## Problem details
Look below for lines that hold the string "every" and copy each one.

(Stored records)

**src/rtl/seq_control_param.sv**
```systemverilog
// Drum-machine sequencer controller: steps through NUM_INS pattern loads and a
// BPM load, then runs a STEPS-long beat loop paced by beat_tick.
module seq_control_param #(
  parameter int NUM_INS = 4,
  parameter int STEPS   = 8,
  parameter int STEP_W  = $clog2(STEPS)
) (
  input  logic               clk,
  input  logic               reset,
  input  logic               go,
  input  logic               stop,
  input  logic               bpm_zero,
  input  logic               beat_tick,
  output logic [NUM_INS-1:0] ld_ins,
  output logic               ld_bpm,
  output logic               play,
  output logic               paused,
  output logic [STEP_W-1:0]  timing,
  output logic               step_strobe,
  output logic               bar_done
);

  localparam int                 IDX_W     = (NUM_INS > 1) ? $clog2(NUM_INS) : 1;
  localparam logic [IDX_W-1:0]   IDX_LAST  = IDX_W'(NUM_INS - 1);
  localparam logic [IDX_W:0]     IDX_LIMIT = (IDX_W + 1)'(NUM_INS);
  localparam logic [STEP_W-1:0]  STEP_LAST = STEP_W'(STEPS - 1);
  localparam logic [NUM_INS-1:0] INS_ONE   = NUM_INS'(1);

  typedef enum logic [2:0] {
    S_LOAD_INS,
    S_LOAD_INS_WAIT,
    S_LOAD_BPM,
    S_LOAD_BPM_WAIT,
    S_PLAY,
    S_PAUSE_WAIT,
    S_PAUSE,
    S_RESUME_WAIT
  } state_t;

  state_t            state, state_n;
  logic [IDX_W-1:0]  idx, idx_n;
  logic [STEP_W-1:0] timing_n;
  logic              step_strobe_n;
  logic              bar_done_n;
  logic              idx_ok;

  // The widened compare keeps this meaningful when NUM_INS is not a power of two.
  assign idx_ok = ({1'b0, idx} < IDX_LIMIT);

  // NOTE: sequential state uses non-blocking assignments so every register
  // samples the pre-edge values, independent of statement order.
  always_ff @(posedge clk) begin
    if (!reset) begin
      state       <= S_LOAD_INS;
      idx         <= '0;
      timing      <= '0;
      step_strobe <= 1'b0;
      bar_done    <= 1'b0;
    end else begin
      state       <= state_n;
      idx         <= idx_n;
      timing      <= timing_n;
      step_strobe <= step_strobe_n;
      bar_done    <= bar_done_n;
    end
  end

  // NOTE: every signal driven here gets a default first, so no path can
  // leave one unassigned and infer a latch.
  always_comb begin
    state_n       = state;
    idx_n         = idx;
    timing_n      = timing;
    step_strobe_n = 1'b0;
    bar_done_n    = 1'b0;

    case (state)
      S_LOAD_INS: begin
        if (!idx_ok) begin
          idx_n = '0;
        end else if (go) begin
          state_n = S_LOAD_INS_WAIT;
        end
      end

      S_LOAD_INS_WAIT: begin
        if (!idx_ok) begin
          state_n = S_LOAD_INS;
          idx_n   = '0;
        end else if (!go) begin
          if (idx == IDX_LAST) begin
            state_n = S_LOAD_BPM;
          end else begin
            state_n = S_LOAD_INS;
            idx_n   = idx + 1'b1;
          end
        end
      end

      S_LOAD_BPM: begin
        if (go) state_n = S_LOAD_BPM_WAIT;
      end

      S_LOAD_BPM_WAIT: begin
        if (!go) begin
          if (bpm_zero) begin
            state_n = S_LOAD_BPM;
          end else begin
            state_n       = S_PLAY;
            timing_n      = '0;
            step_strobe_n = 1'b1;
          end
        end
      end

      S_PLAY: begin
        if (stop) begin
          state_n  = S_LOAD_INS;
          idx_n    = '0;
          timing_n = '0;
        end else begin
          // A tick coinciding with a pause press still advances the beat.
          if (beat_tick) begin
            timing_n      = (timing == STEP_LAST) ? '0 : timing + 1'b1;
            step_strobe_n = 1'b1;
            bar_done_n    = (timing == STEP_LAST);
          end
          if (go) state_n = S_PAUSE_WAIT;
        end
      end

      S_PAUSE_WAIT: begin
        if (stop) begin
          state_n  = S_LOAD_INS;
          idx_n    = '0;
          timing_n = '0;
        end else if (!go) begin
          state_n = S_PAUSE;
        end
      end

      S_PAUSE: begin
        if (stop) begin
          state_n  = S_LOAD_INS;
          idx_n    = '0;
          timing_n = '0;
        end else if (go) begin
          state_n = S_RESUME_WAIT;
        end
      end

      S_RESUME_WAIT: begin
        if (stop) begin
          state_n  = S_LOAD_INS;
          idx_n    = '0;
          timing_n = '0;
        end else if (!go) begin
          state_n = S_PLAY;
        end
      end

      default: begin
        state_n  = S_LOAD_INS;
        idx_n    = '0;
        timing_n = '0;
      end
    endcase
  end

  // Load enables and play/pause flags are pure decodes, so at most one is high.
  always_comb begin
    ld_ins = '0;
    ld_bpm = 1'b0;
    play   = 1'b0;
    paused = 1'b0;
    case (state)
      S_LOAD_INS:                          ld_ins = INS_ONE << idx;
      S_LOAD_BPM:                          ld_bpm = 1'b1;
      S_PLAY:                              play   = 1'b1;
      S_PAUSE_WAIT, S_PAUSE, S_RESUME_WAIT: paused = 1'b1;
      default: ;
    endcase
  end

endmodule

```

## Result below
  // NOTE: sequential state uses non-blocking assignments so every register
  // NOTE: every signal driven here gets a default first, so no path can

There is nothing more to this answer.